The Armenian community has lived in the Levant for about 2,000 years. According to Yoav Loeff (lector of the Armenian language and history at Hebrew University of Jerusalem), the Armenian presence in Jerusalem dates to 301 AD thanks to the Armenian Patriarchate of Jerusalem (which dates back to the Apostolic Age). Tigranes the Great, under whom Armenia reached its greatest extent, deported thousands of Jews to Armenia in the first century BC. Israel is home to the Armenian Quarter of the Old City of Jerusalem. The Armenian Patriarchate of Jerusalem was founded in 638 and is located in the Armenian Quarter, the smallest of the four quarters of the Old City of Jerusalem. According to a 2006 study, 790 Armenians live in the Old City.
One of the earliest mentions of Armenians and Jews is in the 1723 book Travels through Europe, Asia, and into parts of Africa by French traveler Aubry de La Motraye, in which de La Motraye writes that the Armenians and Jews are "reckon'd more honest" than the Greeks in the Ottoman Empire.

About 25,000 Armenians lived in Mandatory Palestine by the 1948 Arab–Israeli War, but most fled the area in the ensuing violence. After the establishment of the state of Israel, most of the remaining Armenian community adopted Israeli citizenship and settled in the Old City's Armenian Quarter.

Israel supported Azerbaijan with weapons and ammunition during the First Nagorno-Karabakh War against Armenia in the early 1990s for geopolitical reasons; the perceived threat of the Islamic Republic of Iran was considered. According to the Journal of Turkish Weekly, relations between Israel and Armenia deteriorated because of the conflict; blame was also partly placed on the Jews of Azerbaijan, who circulated conspiracy theories in Armenian society.

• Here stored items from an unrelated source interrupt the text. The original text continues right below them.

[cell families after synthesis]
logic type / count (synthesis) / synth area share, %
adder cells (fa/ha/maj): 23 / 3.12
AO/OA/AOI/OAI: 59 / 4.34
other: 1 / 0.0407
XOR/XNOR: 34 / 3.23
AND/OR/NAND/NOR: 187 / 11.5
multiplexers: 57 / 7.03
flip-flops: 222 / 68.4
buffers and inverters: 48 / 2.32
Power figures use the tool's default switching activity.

In 2009–2011, The Jerusalem Post reported on incidents in which Haredi Yeshiva students spat at Armenian Christians. The Jerusalem district police responded, "All complaints of mutual assault are treated with the utmost severity....more than one case ended with charges being filed and the deportation of clergy involved in assault. As opposed to the situation about three years ago, the frequency of spitting has declined dramatically."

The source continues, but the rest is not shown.